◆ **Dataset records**
This is an optimization exercise on Yosys and OpenROAD, whose aim is small area, a short achievable clock period and few clock cycles, not a production implementation. At most, simulation tests tie the RTL to the original design; equivalence was not proved. Only the layout flow was run in run 3; the RTL was not checked for function there. Power is estimated from default activity; no workload was simulated.

--- design.v ---
module mdfu_ser_rx (
    input  wire       clk,
    input  wire       rst,         
    input  wire       dir_rsp,     
    input  wire       in_valid,
    input  wire [7:0] in_byte,
    output wire       in_ready,
    output reg        res_valid,
    input  wire       res_ready,
    output reg  [3:0] res_kind,    
    output reg  [3:0] res_sub,     
    output wire [4:0] res_seq,
    output wire       res_flag,    
    output wire [7:0] res_code,    
    output wire [5:0] res_len,     
    input  wire [5:0] rd_addr,
    output wire [7:0] rd_data
);
    localparam CAP  = 64;          
    localparam DCAP = 60;          
    localparam [7:0] START = 8'h56;
    localparam [7:0] END   = 8'h9E;
    localparam [7:0] ESC   = 8'hCC;
    localparam [3:0] K_PKT      = 4'h0;
    localparam [3:0] K_CHECKSUM = 4'h1;
    localparam [3:0] K_BADCMD   = 4'h3;
    localparam [3:0] K_BADSTS   = 4'h4;
    localparam [3:0] K_FRAMING  = 4'h6;
    localparam [3:0] K_SHORT    = 4'h7;
    localparam [3:0] FE_BAD_ESCAPE = 4'h3;
    localparam [3:0] FE_TOO_SHORT  = 4'h4;
    localparam [3:0] FE_OVERFLOW   = 4'h6;
    reg        in_frame;
    reg        esc;         
    reg        bad;         
    reg  [6:0] rcnt;        
    reg  [2:0] hs;          
    reg  [5:0] dp;          
    reg  [7:0] b0, b1;      
    reg [15:0] sum;         
    reg  [4:0] seq;
    reg        flag;
    reg  [7:0] code;
    reg  [7:0] dbuf [0:DCAP-1];
    assign in_ready = !res_valid || res_ready;
    assign res_seq  = seq;
    assign res_flag = flag;
    assign res_code = code;
    assign res_len  = dp;
    wire [3:0] s1, s2, s3;
    rx_dec2 u_s1 (.a(rd_addr[1:0]), .y(s1));
    rx_dec2 u_s2 (.a(rd_addr[3:2]), .y(s2));
    rx_dec2 u_s3 (.a(rd_addr[5:4]), .y(s3));
    wire [7:0] lv1 [0:15];
    wire [7:0] lv2 [0:3];
    genvar gi;
    generate
        for (gi = 0; gi < 15; gi = gi + 1) begin : g_l1
            rx_sel4 u_l1 (.s(s1), .d0(dbuf[4*gi]), .d1(dbuf[4*gi+1]),
                          .d2(dbuf[4*gi+2]), .d3(dbuf[4*gi+3]), .y(lv1[gi]));
        end
        for (gi = 0; gi < 3; gi = gi + 1) begin : g_l2
            rx_sel4 u_l2 (.s(s2), .d0(lv1[4*gi]), .d1(lv1[4*gi+1]),
                          .d2(lv1[4*gi+2]), .d3(lv1[4*gi+3]), .y(lv2[gi]));
        end
    endgenerate
    rx_sel3 u_l2x (.s(s2[2:0]), .d0(lv1[12]), .d1(lv1[13]), .d2(lv1[14]), .y(lv2[3]));
    rx_sel4 u_l3 (.s(s3), .d0(lv2[0]), .d1(lv2[1]), .d2(lv2[2]), .d3(lv2[3]), .y(rd_data));
    wire take     = in_valid && in_ready;
    wire is_start = (in_byte == START);
    wire is_end   = (in_byte == END);
    wire is_esc   = (in_byte == ESC);
    wire pair_ok  = (in_byte == 8'hA9) || (in_byte == 8'h61) || (in_byte == 8'h33);
    wire body     = take && in_frame && !is_start && !is_end && (rcnt != CAP);
    wire overflow = take && in_frame && !is_start && !is_end && (rcnt == CAP);
    wire ubyte    = body && (esc ? pair_ok : !is_esc);
    wire [7:0] u  = esc ? ~in_byte : in_byte;
    wire        full = hs[2];                        
    wire        par  = full ? dp[0] : hs[0];         
    wire [15:0] sum_add = par ? {b1, 8'h00} : {8'h00, b1};
    wire csum_ok = (~sum == {b0, b1});
    wire code_ok = (code >= 8'h01) && (code <= 8'h05);
    always @(posedge clk) begin
        if (ubyte && full)
            dbuf[dp] <= b1;
    end
    always @(posedge clk) begin
        if (rst) begin
            in_frame  <= 1'b0;
            esc       <= 1'b0;
            bad       <= 1'b0;
            rcnt      <= 7'd0;
            hs        <= 3'd0;
            dp        <= 6'd0;
            sum       <= 16'd0;
            res_valid <= 1'b0;
            res_kind  <= 4'd0;
            res_sub   <= 4'd0;
        end else begin
            if (res_valid && res_ready)
                res_valid <= 1'b0;
            if (take && is_start) begin
                in_frame <= 1'b1;
                esc      <= 1'b0;
                bad      <= 1'b0;
                rcnt     <= 7'd0;
                hs       <= 3'd0;
                dp       <= 6'd0;
                sum      <= 16'd0;
            end else if (take && in_frame && is_end) begin
                in_frame  <= 1'b0;
                res_valid <= 1'b1;
                if (bad || esc) begin
                    res_kind <= K_FRAMING;
                    res_sub  <= FE_BAD_ESCAPE;
                end else if (hs < 3'd2) begin
                    res_kind <= K_FRAMING;
                    res_sub  <= FE_TOO_SHORT;
                end else if (!csum_ok) begin
                    res_kind <= K_CHECKSUM;
                    res_sub  <= 4'd0;
                end else if (!full) begin
                    res_kind <= K_SHORT;
                    res_sub  <= 4'd0;
                end else if (!code_ok) begin
                    res_kind <= dir_rsp ? K_BADSTS : K_BADCMD;
                    res_sub  <= 4'd0;
                end else begin
                    res_kind <= K_PKT;
                    res_sub  <= 4'd0;
                end
            end else if (overflow) begin
                in_frame  <= 1'b0;
                res_valid <= 1'b1;
                res_kind  <= K_FRAMING;
                res_sub   <= FE_OVERFLOW;
            end else if (body) begin
                rcnt <= rcnt + 7'd1;
                if (esc) begin
                    esc <= 1'b0;
                    if (!pair_ok)
                        bad <= 1'b1;
                end else if (is_esc) begin
                    esc <= 1'b1;
                end
                if (ubyte) begin
                    if (!full)
                        hs <= hs + 3'd1;
                    else
                        dp <= dp + 6'd1;
                    if (hs >= 3'd2)
                        sum <= sum + sum_add;
                end
            end
        end
    end
    always @(posedge clk) begin
        if (ubyte) begin
            b0 <= u;
            b1 <= b0;
            if (hs == 3'd2) begin
                seq  <= b1[4:0];
                flag <= dir_rsp ? b1[6] : b1[7];
            end
            if (hs == 3'd3)
                code <= b1;
        end
    end
endmodule
From an optimization exercise on the open Yosys and OpenROAD flow, aimed at small area and a short achievable clock period; shortcuts taken in it are not production practice. At most, simulation tests tie the RTL to the original design; equivalence was not proved. For runs 4 to 6, only the layout was checked, not whether the RTL still works. Power is estimated from default activity; no workload was simulated.

**flow/config.mk**
```make
export PLATFORM = sky130hd
export DESIGN_NAME = wlfc_fx
export DESIGN_NICKNAME = wlfc_fx
export VERILOG_FILES = /design/flow/design.v
export SDC_FILE = /design/flow/constraint.sdc
export NUM_CORES = 4
export LEC_CHECK = 0
export ABC_AREA = 1
export CAP_MARGIN = 20
export CORE_MARGIN = 2
export CORE_UTILIZATION = 40
export SETUP_SLACK_MARGIN = 2.0
export SLEW_MARGIN = 20
```
**flow/constraint.sdc**
```tcl
create_clock -name core_clock -period 5.5 [get_ports {clk}]
set_input_delay 1.1000 -clock core_clock [delete_from_list [all_inputs] [get_ports {clk}]]
set_output_delay 1.1000 -clock core_clock [all_outputs]
set_load 0.01 [all_outputs]
```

◆ **Assignment**
Copy every record above out again, word for word.

◆ **Answer section**
This is an optimization exercise on Yosys and OpenROAD, whose aim is small area, a short achievable clock period and few clock cycles, not a production implementation. At most, simulation tests tie the RTL to the original design; equivalence was not proved. Only the layout flow was run in run 3; the RTL was not checked for function there. Power is estimated from default activity; no workload was simulated.

--- design.v ---
module mdfu_ser_rx (
    input  wire       clk,
    input  wire       rst,         
    input  wire       dir_rsp,     
    input  wire       in_valid,
    input  wire [7:0] in_byte,
    output wire       in_ready,
    output reg        res_valid,
    input  wire       res_ready,
    output reg  [3:0] res_kind,    
    output reg  [3:0] res_sub,     
    output wire [4:0] res_seq,
    output wire       res_flag,    
    output wire [7:0] res_code,    
    output wire [5:0] res_len,     
    input  wire [5:0] rd_addr,
    output wire [7:0] rd_data
);
    localparam CAP  = 64;          
    localparam DCAP = 60;          
    localparam [7:0] START = 8'h56;
    localparam [7:0] END   = 8'h9E;
    localparam [7:0] ESC   = 8'hCC;
    localparam [3:0] K_PKT      = 4'h0;
    localparam [3:0] K_CHECKSUM = 4'h1;
    localparam [3:0] K_BADCMD   = 4'h3;
    localparam [3:0] K_BADSTS   = 4'h4;
    localparam [3:0] K_FRAMING  = 4'h6;
    localparam [3:0] K_SHORT    = 4'h7;
    localparam [3:0] FE_BAD_ESCAPE = 4'h3;
    localparam [3:0] FE_TOO_SHORT  = 4'h4;
    localparam [3:0] FE_OVERFLOW   = 4'h6;
    reg        in_frame;
    reg        esc;         
    reg        bad;         
    reg  [6:0] rcnt;        
    reg  [2:0] hs;          
    reg  [5:0] dp;          
    reg  [7:0] b0, b1;      
    reg [15:0] sum;         
    reg  [4:0] seq;
    reg        flag;
    reg  [7:0] code;
    reg  [7:0] dbuf [0:DCAP-1];
    assign in_ready = !res_valid || res_ready;
    assign res_seq  = seq;
    assign res_flag = flag;
    assign res_code = code;
    assign res_len  = dp;
    wire [3:0] s1, s2, s3;
    rx_dec2 u_s1 (.a(rd_addr[1:0]), .y(s1));
    rx_dec2 u_s2 (.a(rd_addr[3:2]), .y(s2));
    rx_dec2 u_s3 (.a(rd_addr[5:4]), .y(s3));
    wire [7:0] lv1 [0:15];
    wire [7:0] lv2 [0:3];
    genvar gi;
    generate
        for (gi = 0; gi < 15; gi = gi + 1) begin : g_l1
            rx_sel4 u_l1 (.s(s1), .d0(dbuf[4*gi]), .d1(dbuf[4*gi+1]),
                          .d2(dbuf[4*gi+2]), .d3(dbuf[4*gi+3]), .y(lv1[gi]));
        end
        for (gi = 0; gi < 3; gi = gi + 1) begin : g_l2
            rx_sel4 u_l2 (.s(s2), .d0(lv1[4*gi]), .d1(lv1[4*gi+1]),
                          .d2(lv1[4*gi+2]), .d3(lv1[4*gi+3]), .y(lv2[gi]));
        end
    endgenerate
    rx_sel3 u_l2x (.s(s2[2:0]), .d0(lv1[12]), .d1(lv1[13]), .d2(lv1[14]), .y(lv2[3]));
    rx_sel4 u_l3 (.s(s3), .d0(lv2[0]), .d1(lv2[1]), .d2(lv2[2]), .d3(lv2[3]), .y(rd_data));
    wire take     = in_valid && in_ready;
    wire is_start = (in_byte == START);
    wire is_end   = (in_byte == END);
    wire is_esc   = (in_byte == ESC);
    wire pair_ok  = (in_byte == 8'hA9) || (in_byte == 8'h61) || (in_byte == 8'h33);
    wire body     = take && in_frame && !is_start && !is_end && (rcnt != CAP);
    wire overflow = take && in_frame && !is_start && !is_end && (rcnt == CAP);
    wire ubyte    = body && (esc ? pair_ok : !is_esc);
    wire [7:0] u  = esc ? ~in_byte : in_byte;
    wire        full = hs[2];                        
    wire        par  = full ? dp[0] : hs[0];         
    wire [15:0] sum_add = par ? {b1, 8'h00} : {8'h00, b1};
    wire csum_ok = (~sum == {b0, b1});
    wire code_ok = (code >= 8'h01) && (code <= 8'h05);
    always @(posedge clk) begin
        if (ubyte && full)
            dbuf[dp] <= b1;
    end
    always @(posedge clk) begin
        if (rst) begin
            in_frame  <= 1'b0;
            esc       <= 1'b0;
            bad       <= 1'b0;
            rcnt      <= 7'd0;
            hs        <= 3'd0;
            dp        <= 6'd0;
            sum       <= 16'd0;
            res_valid <= 1'b0;
            res_kind  <= 4'd0;
            res_sub   <= 4'd0;
        end else begin
            if (res_valid && res_ready)
                res_valid <= 1'b0;
            if (take && is_start) begin
                in_frame <= 1'b1;
                esc      <= 1'b0;
                bad      <= 1'b0;
                rcnt     <= 7'd0;
                hs       <= 3'd0;
                dp       <= 6'd0;
                sum      <= 16'd0;
            end else if (take && in_frame && is_end) begin
                in_frame  <= 1'b0;
                res_valid <= 1'b1;
                if (bad || esc) begin
                    res_kind <= K_FRAMING;
                    res_sub  <= FE_BAD_ESCAPE;
                end else if (hs < 3'd2) begin
                    res_kind <= K_FRAMING;
                    res_sub  <= FE_TOO_SHORT;
                end else if (!csum_ok) begin
                    res_kind <= K_CHECKSUM;
                    res_sub  <= 4'd0;
                end else if (!full) begin
                    res_kind <= K_SHORT;
                    res_sub  <= 4'd0;
                end else if (!code_ok) begin
                    res_kind <= dir_rsp ? K_BADSTS : K_BADCMD;
                    res_sub  <= 4'd0;
                end else begin
                    res_kind <= K_PKT;
                    res_sub  <= 4'd0;
                end
            end else if (overflow) begin
                in_frame  <= 1'b0;
                res_valid <= 1'b1;
                res_kind  <= K_FRAMING;
                res_sub   <= FE_OVERFLOW;
            end else if (body) begin
                rcnt <= rcnt + 7'd1;
                if (esc) begin
                    esc <= 1'b0;
                    if (!pair_ok)
                        bad <= 1'b1;
                end else if (is_esc) begin
                    esc <= 1'b1;
                end
                if (ubyte) begin
                    if (!full)
                        hs <= hs + 3'd1;
                    else
                        dp <= dp + 6'd1;
                    if (hs >= 3'd2)
                        sum <= sum + sum_add;
                end
            end
        end
    end
    always @(posedge clk) begin
        if (ubyte) begin
            b0 <= u;
            b1 <= b0;
            if (hs == 3'd2) begin
                seq  <= b1[4:0];
                flag <= dir_rsp ? b1[6] : b1[7];
            end
            if (hs == 3'd3)
                code <= b1;
        end
    end
endmodule
From an optimization exercise on the open Yosys and OpenROAD flow, aimed at small area and a short achievable clock period; shortcuts taken in it are not production practice. At most, simulation tests tie the RTL to the original design; equivalence was not proved. For runs 4 to 6, only the layout was checked, not whether the RTL still works. Power is estimated from default activity; no workload was simulated.

**flow/config.mk**
```make
export PLATFORM = sky130hd
export DESIGN_NAME = wlfc_fx
export DESIGN_NICKNAME = wlfc_fx
export VERILOG_FILES = /design/flow/design.v
export SDC_FILE = /design/flow/constraint.sdc
export NUM_CORES = 4
export LEC_CHECK = 0
export ABC_AREA = 1
export CAP_MARGIN = 20
export CORE_MARGIN = 2
export CORE_UTILIZATION = 40
export SETUP_SLACK_MARGIN = 2.0
export SLEW_MARGIN = 20
```
**flow/constraint.sdc**
```tcl
create_clock -name core_clock -period 5.5 [get_ports {clk}]
set_input_delay 1.1000 -clock core_clock [delete_from_list [all_inputs] [get_ports {clk}]]
set_output_delay 1.1000 -clock core_clock [all_outputs]
set_load 0.01 [all_outputs]
```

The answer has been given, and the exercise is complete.